A pergunta óbvia é como entram as galinhas, a carroça, os botijões de gás, as armas, munições, bombas, drogas ou álcool, apreendidos em quantidades incalculáveis. A resposta é a corrupção do sistema administrado pelo Serviço Nacional de Atenção Integral aos Adultos Privados de Liberdade e Adolescentes Infratores (SNAI), entidade governamental. 

A Comissão Interamericana de Direitos Humanos (CIDH), que visitou o país em 2021, disse ao governo da época em um documento: “Corrupção sem precedentes dentro das prisões, que responde ao abandono do sistema penitenciário pelo Estado há anos, assim como a ausência de uma política criminal abrangente", que conduziram a um "autogoverno", implicando que o controle intramuros seja exercido pelos próprios detidos.

A estrutura funciona com um líder para cada pavilhão que responde ao líder máximo da facção. O policial que conta ao EL PAÍS como funciona essa rede de corrupção descreve essa posição como a de “gerente”.

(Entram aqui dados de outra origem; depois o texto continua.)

`src/rtl/hazard_ctrl_pkg.sv`:
```
// Shared types and constants for the pipeline hazard controller.
// Holds the FSM state encoding and the EX-stage jump encoding.
package pipe_ctrl_pkg;

  typedef enum logic [0:0] {
    RUN   = 1'b0,
    MWAIT = 1'b1
  } state_t;

  localparam logic [1:0] JMP_NONE = 2'b00;
  localparam logic [1:0] JMP_BR   = 2'b01;
  localparam logic [1:0] JMP_JAL  = 2'b10;
  localparam logic [1:0] JMP_JALR = 2'b11;

  // Taken branches and both jump kinds change the fetch stream.
  function automatic logic is_redirect(input logic [1:0] jump, input logic taken);
    return ((jump == JMP_BR) && taken) || jump[1];
  endfunction

endpackage

```
`src/rtl/hazard_ctrl_if.sv`:
```
// Pipeline-facing signal bundle of the hazard controller.
// The slave modport is the controller; the master modport is the datapath.
interface hazard_ctrl_if #(
  parameter int CNT_W = 32
);
  logic [4:0]       ID_rs1;
  logic [4:0]       ID_rs2;
  logic             ID_use_rs1;
  logic             ID_use_rs2;
  logic             EX_Memread;
  logic [4:0]       EX_rd_addr;
  logic [1:0]       EX_jump;
  logic             branch_taken;
  logic             IM_stall;
  logic             DM_stall;
  logic             PC_write;
  logic             IFID_write;
  logic             IDEX_stall;
  logic             IFID_flush;
  logic             IDEX_flush;
  logic [CNT_W-1:0] stall_cnt;
  logic [CNT_W-1:0] flush_cnt;
  logic             wait_err;

  modport master (
    output ID_rs1, ID_rs2, ID_use_rs1, ID_use_rs2, EX_Memread, EX_rd_addr,
           EX_jump, branch_taken, IM_stall, DM_stall,
    input  PC_write, IFID_write, IDEX_stall, IFID_flush, IDEX_flush,
           stall_cnt, flush_cnt, wait_err
  );

  modport slave (
    input  ID_rs1, ID_rs2, ID_use_rs1, ID_use_rs2, EX_Memread, EX_rd_addr,
           EX_jump, branch_taken, IM_stall, DM_stall,
    output PC_write, IFID_write, IDEX_stall, IFID_flush, IDEX_flush,
           stall_cnt, flush_cnt, wait_err
  );
endinterface

```
`src/rtl/hazard_ctrl_sat_counter.sv`:
```
// Saturating up-counter with synchronous clear; holds at MAX instead of wrapping.
module sat_counter #(
  parameter int           W   = 8,
  parameter logic [W-1:0] MAX = '1
) (
  input  logic         clk,
  input  logic         clr,
  input  logic         inc,
  output logic [W-1:0] count
);

  // Count register: clear wins over increment.
  always_ff @(posedge clk) begin
    if (clr) begin
      count <= '0;
    end else if (inc && (count != MAX)) begin
      count <= count + W'(1);
    end else begin
      count <= count;
    end
  end

endmodule

```
`src/rtl/hazard_ctrl.sv`:
```
// Pipeline hazard controller: load-use bubbles, redirect flushes, memory-wait
// freeze with redirect replay, and saturating stall/flush counters.
module hazard_ctrl
  import pipe_ctrl_pkg::*;
#(
  parameter int CNT_W        = 32,
  parameter int WAIT_TIMEOUT = 1024
) (
  input logic          clk,
  input logic          rst,
  hazard_ctrl_if.slave hz
);

  localparam int               WAIT_W   = $clog2(WAIT_TIMEOUT + 1);
  localparam logic [WAIT_W-1:0] WAIT_MAX = WAIT_W'(WAIT_TIMEOUT);

  state_t            state_r;
  state_t            state_nxt_s;
  logic              pend_flush_r;
  logic              pend_flush_nxt_s;
  logic              wait_err_r;
  logic              wait_err_nxt_s;
  logic [WAIT_W-1:0] wait_cnt_r;
  logic              wait_inc_s;
  logic              wait_clr_s;
  logic              redirect_s;
  logic              load_use_s;
  logic              busy_s;
  logic              wait_reach_s;
  logic              pc_write_s;
  logic              ifid_write_s;
  logic              idex_stall_s;
  logic              ifid_flush_s;
  logic              idex_flush_s;
  logic [CNT_W-1:0]  stall_cnt_s;
  logic [CNT_W-1:0]  flush_cnt_s;

  assign redirect_s = is_redirect(hz.EX_jump, hz.branch_taken);
  assign busy_s     = hz.IM_stall | hz.DM_stall;
  assign load_use_s = hz.EX_Memread && (hz.EX_rd_addr != 5'd0) &&
                      ((hz.ID_use_rs1 && (hz.ID_rs1 == hz.EX_rd_addr)) ||
                       (hz.ID_use_rs2 && (hz.ID_rs2 == hz.EX_rd_addr)));
  // True when the wait counter's next value lands on the timeout.
  assign wait_reach_s = ({1'b0, wait_cnt_r} + {{WAIT_W{1'b0}}, 1'b1}) >= {1'b0, WAIT_MAX};

  // Next-state and output decode; busy beats redirect beats load-use.
  always_comb begin
    state_nxt_s      = state_r;
    pend_flush_nxt_s = pend_flush_r;
    wait_err_nxt_s   = wait_err_r;
    wait_inc_s       = 1'b0;
    wait_clr_s       = 1'b0;
    pc_write_s       = 1'b1;
    ifid_write_s     = 1'b1;
    idex_stall_s     = 1'b1;
    ifid_flush_s     = 1'b0;
    idex_flush_s     = 1'b0;
    if (rst) begin
      state_nxt_s      = RUN;
      pend_flush_nxt_s = 1'b0;
      wait_err_nxt_s   = 1'b0;
      wait_clr_s       = 1'b1;
      pc_write_s       = 1'b0;
      ifid_write_s     = 1'b0;
      idex_stall_s     = 1'b0;
    end else if (busy_s) begin
      state_nxt_s      = MWAIT;
      pend_flush_nxt_s = (state_r == MWAIT) ? (pend_flush_r | redirect_s) : redirect_s;
      wait_inc_s       = 1'b1;
      pc_write_s       = 1'b0;
      ifid_write_s     = 1'b0;
      idex_stall_s     = 1'b0;
      if (wait_reach_s) begin
        wait_err_nxt_s = 1'b1;
      end else begin
        wait_err_nxt_s = wait_err_r;
      end
    end else begin
      case (state_r)
        RUN: begin
          state_nxt_s      = RUN;
          pend_flush_nxt_s = 1'b0;
        end
        MWAIT: begin
          // Leaving the freeze replays any redirect seen while frozen.
          state_nxt_s      = RUN;
          pend_flush_nxt_s = 1'b0;
          wait_clr_s       = 1'b1;
        end
        default: begin
          state_nxt_s      = RUN;
          pend_flush_nxt_s = 1'b0;
          wait_clr_s       = 1'b1;
        end
      endcase
      if (redirect_s || pend_flush_r) begin
        ifid_flush_s = 1'b1;
        idex_flush_s = 1'b1;
      end else if (load_use_s) begin
        pc_write_s   = 1'b0;
        ifid_write_s = 1'b0;
        idex_flush_s = 1'b1;
      end else begin
        pc_write_s   = 1'b1;
        ifid_write_s = 1'b1;
      end
    end
  end

  // State, pending-flush and sticky timeout registers.
  always_ff @(posedge clk) begin
    if (rst) begin
      state_r      <= RUN;
      pend_flush_r <= 1'b0;
      wait_err_r   <= 1'b0;
    end else begin
      state_r      <= state_nxt_s;
      pend_flush_r <= pend_flush_nxt_s;
      wait_err_r   <= wait_err_nxt_s;
    end
  end

  sat_counter #(.W(WAIT_W), .MAX(WAIT_MAX)) u_wait_cnt (
    .clk   (clk),
    .clr   (wait_clr_s),
    .inc   (wait_inc_s),
    .count (wait_cnt_r)
  );

  sat_counter #(.W(CNT_W)) u_stall_cnt (
    .clk   (clk),
    .clr   (rst),
    .inc   (~rst & ~pc_write_s),
    .count (stall_cnt_s)
  );

  sat_counter #(.W(CNT_W)) u_flush_cnt (
    .clk   (clk),
    .clr   (rst),
    .inc   (~rst & ifid_flush_s),
    .count (flush_cnt_s)
  );

  assign hz.PC_write   = pc_write_s;
  assign hz.IFID_write = ifid_write_s;
  assign hz.IDEX_stall = idex_stall_s;
  assign hz.IFID_flush = ifid_flush_s;
  assign hz.IDEX_flush = idex_flush_s;
  assign hz.stall_cnt  = stall_cnt_s;
  assign hz.flush_cnt  = flush_cnt_s;
  assign hz.wait_err   = wait_err_r;

endmodule

```
`src/flat_wrapper.sv`:
```
// flat-port wrapper written by rule: the top's interface ports become plain ports
module hazard_ctrl_flat import pipe_ctrl_pkg::*;
#(
  parameter int CNT_W        = 32,
  parameter int WAIT_TIMEOUT = 1024
)
  (clk, rst, hz_ID_rs1, hz_ID_rs2, hz_ID_use_rs1, hz_ID_use_rs2, hz_EX_Memread, hz_EX_rd_addr, hz_EX_jump, hz_branch_taken, hz_IM_stall, hz_DM_stall, hz_PC_write, hz_IFID_write, hz_IDEX_stall, hz_IFID_flush, hz_IDEX_flush, hz_stall_cnt, hz_flush_cnt, hz_wait_err);
  hazard_ctrl_if #(.CNT_W(CNT_W)) hz_i ();
  input logic clk;
  input logic rst;
  input wire logic [$bits(hz_i.ID_rs1)-1:0] hz_ID_rs1;
  input wire logic [$bits(hz_i.ID_rs2)-1:0] hz_ID_rs2;
  input wire logic [$bits(hz_i.ID_use_rs1)-1:0] hz_ID_use_rs1;
  input wire logic [$bits(hz_i.ID_use_rs2)-1:0] hz_ID_use_rs2;
  input wire logic [$bits(hz_i.EX_Memread)-1:0] hz_EX_Memread;
  input wire logic [$bits(hz_i.EX_rd_addr)-1:0] hz_EX_rd_addr;
  input wire logic [$bits(hz_i.EX_jump)-1:0] hz_EX_jump;
  input wire logic [$bits(hz_i.branch_taken)-1:0] hz_branch_taken;
  input wire logic [$bits(hz_i.IM_stall)-1:0] hz_IM_stall;
  input wire logic [$bits(hz_i.DM_stall)-1:0] hz_DM_stall;
  output wire logic [$bits(hz_i.PC_write)-1:0] hz_PC_write;
  output wire logic [$bits(hz_i.IFID_write)-1:0] hz_IFID_write;
  output wire logic [$bits(hz_i.IDEX_stall)-1:0] hz_IDEX_stall;
  output wire logic [$bits(hz_i.IFID_flush)-1:0] hz_IFID_flush;
  output wire logic [$bits(hz_i.IDEX_flush)-1:0] hz_IDEX_flush;
  output wire logic [$bits(hz_i.stall_cnt)-1:0] hz_stall_cnt;
  output wire logic [$bits(hz_i.flush_cnt)-1:0] hz_flush_cnt;
  output wire logic [$bits(hz_i.wait_err)-1:0] hz_wait_err;
  assign hz_i.ID_rs1 = hz_ID_rs1;
  assign hz_i.ID_rs2 = hz_ID_rs2;
  assign hz_i.ID_use_rs1 = hz_ID_use_rs1;
  assign hz_i.ID_use_rs2 = hz_ID_use_rs2;
  assign hz_i.EX_Memread = hz_EX_Memread;
  assign hz_i.EX_rd_addr = hz_EX_rd_addr;
  assign hz_i.EX_jump = hz_EX_jump;
  assign hz_i.branch_taken = hz_branch_taken;
  assign hz_i.IM_stall = hz_IM_stall;
  assign hz_i.DM_stall = hz_DM_stall;
  assign hz_PC_write = hz_i.PC_write;
  assign hz_IFID_write = hz_i.IFID_write;
  assign hz_IDEX_stall = hz_i.IDEX_stall;
  assign hz_IFID_flush = hz_i.IFID_flush;
  assign hz_IDEX_flush = hz_i.IDEX_flush;
  assign hz_stall_cnt = hz_i.stall_cnt;
  assign hz_flush_cnt = hz_i.flush_cnt;
  assign hz_wait_err = hz_i.wait_err;
  hazard_ctrl #(.CNT_W(CNT_W), .WAIT_TIMEOUT(WAIT_TIMEOUT)) u_core (.clk(clk), .rst(rst), .hz(hz_i));
endmodule
```
`config.mk`:
```
export PLATFORM = sky130hd
export DESIGN_NAME = hazard_ctrl_flat
export DESIGN_NICKNAME = d
export VERILOG_FILES = /design/src/rtl/hazard_ctrl_pkg.sv /design/src/rtl/hazard_ctrl_if.sv /design/src/rtl/hazard_ctrl_sat_counter.sv /design/src/rtl/hazard_ctrl.sv /design/src/flat_wrapper.sv
export SDC_FILE = /design/constraint.sdc
export NUM_CORES = 1
export LEC_CHECK = 0
export ABC_AREA = 0
export CELL_PAD_IN_SITES_DETAIL_PLACEMENT = 0
export CELL_PAD_IN_SITES_GLOBAL_PLACEMENT = 1
export CORE_UTILIZATION = 37
export DETAILED_ROUTE_END_ITERATION = 8
export GPL_ROUTABILITY_DRIVEN = 0
export GPL_TIMING_DRIVEN = 0
export PLACE_DENSITY_LB_ADDON = 0.1
export SYNTH_ARGS = -nofsm -noshare
export SYNTH_HDL_FRONTEND = slang
export SYNTH_SLANG_ARGS = --single-unit
```
`constraint.sdc`:
```
create_clock -name clk -period 2.85 [get_ports clk]
set_input_delay 0.4275 -clock clk [delete_from_list [all_inputs] [get_ports clk]]
set_output_delay 0.4275 -clock clk [all_outputs]
set_load 0.05 [all_outputs]
```
Yosys cells after proc, flatten, opt, wreduce, memory -nomap -nowiden
Cells that the tools add are included.

Multiplexer cells: 19. Reductions and logical operators: 14. Add/sub/neg operators: 4. Multiply operators: 0. Eq/ne operators: 6. Div/mod/pow operators: 0. $lt $le $gt $ge: 1. Shift-type cells: 0. Bitwise logic cells: 7.

Operators with widths (number): 32-bit by 1-bit adder with 32-bit output (second input constant) (2); 32-bit inequality test (second input constant) (2); 1-bit two-way mux (19); 11-bit by 1-bit adder with 12-bit output (second input constant) (1); 12-bit by 11-bit >= comparator with 1-bit output (second input constant) (1); 11-bit by 1-bit adder with 11-bit output (second input constant) (1); 11-bit inequality test (second input constant) (1); 5-bit == test (2); 1-bit logical AND (8); 5-bit nonzero test (1); 1-bit logical OR (3); 1-bit NOT (3); 1-bit bitwise AND (2); 2-bit by 1-bit == test with 1-bit output (second input constant) (1); 1-bit OR (2); 2-bit AND reduction (1); 2-bit OR reduction (1).

Bits in writable memories: 0. Bits in latches: 0. Register bits: 78. Output and inout port bits: 70. Logic and storage cells: 57. Memories kept: 0. Bits in read-only memories: 0. Input bits: 25.

Logic depth before layout (Yosys ltp)
Gate-level depths: netlist of the first run.

Word-level depth: 11. Mapped depth: 8. Mapped depth without buffers: 7.

Hierarchy
A second synthesis of the first run with hierarchy kept.

Cells, all modules: 502. Area total of the unflattened synthesis: 4239.1 µm².

Modules (own cells, without submodules): sat_counter at u_core.u_flush_cnt ... (cells an instance 199, times used 2, area each 1674.1 µm², sequential area each 640.6 µm²); sat_counter at u_core.u_wait_cnt (cells an instance 63, times used 1, area each 560.5 µm², sequential area each 220.2 µm²); hazard_ctrl (cells an instance 41, times used 1, area each 330.3 µm², sequential area each 60.1 µm²).

Worst setup path after synthesis of the first run
Ideal clock, no wire load.

Kind: input to output. Start point: input port hz_EX_rd_addr[0]. End point: output port hz_PC_write. Arrival: 2.358 ns. Slack: 0.064 ns. Cell stages on the path: 5. Buffers on the path: 1. Required time: 2.423 ns. Cell sequence: or4_1 > o21ai_0 > nor2_1 > a21oi_1 > buf_4.

Word-level cells in the longest chain between the ends: 8. Elaborated cells on any way between the ends: 12. Classes of those cells: eq/ne: 2; mux: 4; reduce/logical: 6.

Ends and longest elaborated chain: start: declaration (RTL line flat_wrapper.sv:16) `input wire logic [$bits(hz_i.EX_rd_addr)-1:0] hz_EX_rd_addr;`; 5-bit == test, on equally long branches (RTL line hazard_ctrl.sv:41, hazard_ctrl.sv:42); 1-bit logical AND, on equally long branches (RTL line hazard_ctrl.sv:41, hazard_ctrl.sv:42); 1-bit logical OR (RTL line hazard_ctrl.sv:41) `((hz.ID_use_rs1 && (hz.ID_rs1 == hz.EX_rd_addr)) ||`; 1-bit logical AND (*) (RTL line hazard_ctrl.sv:40) `assign load_use_s = hz.EX_Memread && (hz.EX_rd_addr != 5'd0) &&`; 1-bit two-way mux (*) (4 in series); end: declaration (RTL line flat_wrapper.sv:21) `output wire logic [$bits(hz_i.PC_write)-1:0] hz_PC_write;`.

Every way passes the cells marked *; elsewhere a longest branch is shown, timed or not.

Worst setup path after layout of the first run
Start point: input port hz_EX_rd_addr[0]. End point: output port hz_PC_write.

Word-level cells in the longest chain between the ends: 8. Elaborated cells on any way between the ends: 12. Classes of those cells: eq/ne: 2; mux: 4; reduce/logical: 6.

Ends and longest elaborated chain: 5-bit == test, on equally long branches (RTL line hazard_ctrl.sv:41, hazard_ctrl.sv:42); 1-bit logical AND, on equally long branches (RTL line hazard_ctrl.sv:41, hazard_ctrl.sv:42); 1-bit logical OR (RTL line hazard_ctrl.sv:41); 1-bit logical AND (*) (RTL line hazard_ctrl.sv:40); 1-bit two-way mux (*) (RTL line hazard_ctrl.sv:99) `end else if (load_use_s) begin`; 1-bit two-way mux (*) (RTL line hazard_ctrl.sv:96) `if (redirect_s || pend_flush_r) begin`; 1-bit two-way mux (*) (RTL line hazard_ctrl.sv:66) `end else if (busy_s) begin`; 1-bit two-way mux (*) (RTL line hazard_ctrl.sv:58) `if (rst) begin`.

Marked as above.

==> metrics.yaml, run 1 <==
critical_path:
  r2r_slack_ns: 0.50
  cp.arrival_ns: 2.32
  reg2reg_to: "u_core.u_flush_cnt.count[26]"
  path_max_fanout: 3
  reg2reg_from: "u_core.u_flush_cnt.count[0]"
  cp-start-kind: "input port"
  startpoint: "hz_EX_rd_addr[0]"
  worstPathRequired_ns: 2.42
  ff2ff_path_depth: 7
  path_class: "input port to output pin"
  end_kind: "output pin"
  cp-endpoint: "hz_PC_write"
power:
  peakVddDrop_mv: 0.2457
  p_leak_nw: 1.817
  powerDensity_mw_per_mm2: 424.1
  power_w: 0.002249
route:
  first_pass_iters: 5
  avgViaCountPerCell: 5.228
  drt-initial-drc-count: 119
  post_drt_wl_per_cell_um: 14.34
  route.detailed.drc: 0
  postRouteAntennaNets: 0
  totalWireLength_um: 10270
  num_vias: 3743
place:
  post_dp_cell_area_mm2: 0.005086
  hpwlAfterDp_um: 7757
  port_buffers: 93
yosys:
  synth.area.top_cells: "dfxtp_1, xor2_1, nor2_1, nand4_1, xnor2_1"
  syn-num-nets: 500
  avgSynthCellArea_um2: 8.461
  syn_area_mm2: 0.003985
  synthDistinctLibCells: 54
  synthArstFlopShare_pct: 0
  ys_ff_latch: 78
  synthFlopType: "dfxtp_1"
  synth_edf_count: 0
  yosysWarnings: 0
  yosysSeqAreaShare_pct: 39.18
  synth_top_area_share_pct: 39.18
  syn_inst: 471
  yosysTopAreaCell: "dfxtp_1"
floorplan:
  fp-row-count: 37
  die_area_mm2: 0.01119
  die_h_um: 105.8
  initial_core_util_pct: 38.43
  fp.coreArea_mm2: 0.01037
  io_pins: 95
  die-width_um: 105.8
sta:
  rsz0062_at_grt: "false"
  hold_viol: 0
  timing.final.crit_share_pct: 96.30
  worstMarginPinSlew_ns: 0.6879
  setup_viol: 0
  fmax_mhz: 364.4
  finalClockSkew_ns: 0.01185
  post-route-min-period_ns: 2.745
  maxSlewHeadroom_pct: 53.72
  slew_violations: 0
clocking:
  hold_buffers: 0
  numCtsBuffers: 9
  cts_tree: "done"
  root_buffer: "clkbuf_8"
  cts_htree_levels: 3
  insertion_delay_ns: 0.36
  cts_buffer_depth: 2
  clkTransAtPathRegs_ns: 0.07
  clkSinkCount: 78
grt:
  grt_pass1_vias: 3499
  grt_usage_pct: 19.52
  grt_pass1_wl_um: 17390
  grt_antenna_before_repair: 0
  grt_start_max_net_pins: 14
  grt-ovfl-total: 0
finish:
  syn_to_final_growth_pct: 33.09
  final_cell_area_mm2: 0.005304
  layout_commonest_cell: "clkdlybuf4s50_1"
  antenna_cells: 0
  final_cell_mix: "clkdlybuf4s50_1, dfxtp_1, nor2_1"
  drive_gt1_share_pct: 8.793
  layout.nets: 604
hold_path:
  min_path_type: "flop to flop"
  worstHoldStart: "u_core.hz.wait_err"
status:
  status: "completed"
run:
  max-cap-violations: 0
[sequential cells by signal, summed over array words and instances (netlist names)]
signal,count
u_core.u_flush_cnt.count,32
u_core.u_stall_cnt.count,32
u_core.u_wait_cnt.count,11
u_core.hz.wait_err,1
u_core.pend_flush_r,1
u_core.state_r,1
[power by group]
| part | internal, W | switching [W] | total (W) |
|---|---|---|---|
| combinational | 0.0000804 | 0.000114 | 0.000194 |
| clock | 0.000516 | 0.000427 | 0.000943 |
| sequential | 0.00110 | 0.0000128 | 0.00111 |
[worst min-delay path by stage]
stage	to	slack, ns	cells after the start
6_report	u_core.hz.wait_err	0.49	2
4_1_cts	u_core.hz.wait_err	0.49	2
5_1_grt	u_core.hz.wait_err	0.52	2
2_1_floorplan	u_core.u_wait_cnt.count[5]	0.46	2
3_5_place_dp	u_core.hz.wait_err	0.47	2
3_3_place_gp	u_core.u_stall_cnt.count[27]	0.47	2
[logic make-up (layout without fill, tap and decap cells)]
| logic type | Yosys count | count (layout) | share of synthesized area (%) |
|---|---|---|---|
| buffers and inverters | 23 | 132 | 3.171 |
| multiplexers | 5 | 5 | 1.381 |
| AND/OR/NAND/NOR | 242 | 242 | 32.65 |
| XOR/XNOR | 55 | 55 | 12.09 |
| AO/OA/AOI/OAI | 64 | 64 | 10.27 |
| flip-flops | 78 | 78 | 39.18 |
| adder cells (fa/ha/maj) | 4 | 4 | 1.256 |
[layout make-up]
cell class | count | area [µm²]
Buffer | 16 | 100.1
Clock buffer | 10 | 137.6
Clock inverter | 6 | 83.83
Fill cell | 1052 | 5066
Inverter | 7 | 26.28
Multi-Input combinational cell | 370 | 2307
Sequential cell | 78 | 1562
Tap cell | 136 | 170.2
Timing Repair Buffer | 93 | 917.1
[layer usage]
layer / routed length, µm / vias to the layer above / share of wire (%) / global-route usage (%)
li1: - / 1901 / - / -
met1: 4949 / 1748 / 48 / 26.42
met2: 4655 / 80 / 45 / 30.58
met3: 488 / 14 / 4.8 / 3.834
met4: 178 / 0 / 1.7 / 7.242
met5: 0 / - / 0 / 0
[critical path, cell delays in order]
cell and delay, ns:
clkdlybuf4s50_1 0.50, or4_1 0.63, o21ai_2 0.20, nor2_1 0.06, a21oi_1 0.19, buf_4 0.13
buf_4 0.18
[timing repair]
action / 4_1_cts / 5_1_grt
gates resized for setup: 14 / 4
setup endpoints to repair: 4 / 2
buffers inserted: 0 / 0
pin swaps: 0 / 0
[cells in the mapped netlist (all sizes together) (8+ instances only)]
cell type and count:
a21oi 26, and3 20, clkbuf 10, dfxtp 78
nand2 40, nand3 26, nand4 31, nor2 68
nor3 8, o21ai 21, or3 18, xnor2 18
xor2 37
[stage by stage]
stage	worst slack [ns]	cells	TNS [ns]	hold WS (ns)	util [%]
after global placement	-0.6388	700	-1.972	0.4715	49.05
after floorplan	0.06418	471	0	0.4630	-
after detailed placement	-0.6360	700	-2.155	0.4682	49.05
after CTS	0.05222	716	0	0.4907	51.11
after global routing	0.03379	716	0	0.5190	51.15
final	0.1055	716	0	0.4851	51.15
Note: power is estimated with default switching activity, not from simulation.
==> inputs of run 2 (changes only) <==
CTS_CLUSTER_SIZE = 12   (was default)
==> results of run 2 <==
Final layout, timing and power as in run 1 (identical DEF).
==> inputs of run 3 (changes only) <==
GPL_ROUTABILITY_DRIVEN = default   (was 0)
==> results of run 3 <==
Final layout, timing and power as in run 1 (identical DEF).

— Fito, por exemplo, que estava na Regional, não necessariamente sabia o que estava acontecendo em um dos pavilhões da Penitenciária, os líderes da sua facção que e afiliadas a Los Choneros de cada pavilhão que informaram. Ele era uma espécie de empresário do Los Choneros —ressalta.

Em cada pavilhão, os líderes cobram por tudo. Nas celas, que medem dois por dois metros, podem viver de uma a oito ou dez pessoas, tudo depende de quanto podem pagar.

— Se quisessem um bom quarto, os traficantes pagavam até US$ 1,5 mil por mês [cerca de R$ 7,3 mil]. Essa cela tinha até ar condicionado, e era para ele e sua segurança. — conta.

Numa cela com dois beliches para quatro pessoas, cada um pagava US$ 300 por mês e "quem não pagava morava no chão.” Cada pavilhão pode movimentar até US$ 20 mil por mês.

Assim, muitos dos conflitos entre organizações criminosas são “pelo controle de pavilhões e centros penitenciários, motivados principalmente por ganhos econômicos que poderiam obter através de negócios ilícitos”, alertou a CIDH em seu relatório, e que a luta pelo controle e pelo poder também ocorre fora das prisões.

O modelo das prisões de Guayaquil foi replicado nas demais que estão distribuídas em diferentes províncias do Equador e sob o comando de diferentes gangues. As de Cotopaxi, Quito, Cuenca, Machala, Chimborazo, as que apresentaram os últimos motins nas prisões, estão sob o controle de Los Lobos, a quadrilha criminosa que tenta alcançar a hegemonia do crime organizado dentro e fora das prisões do país.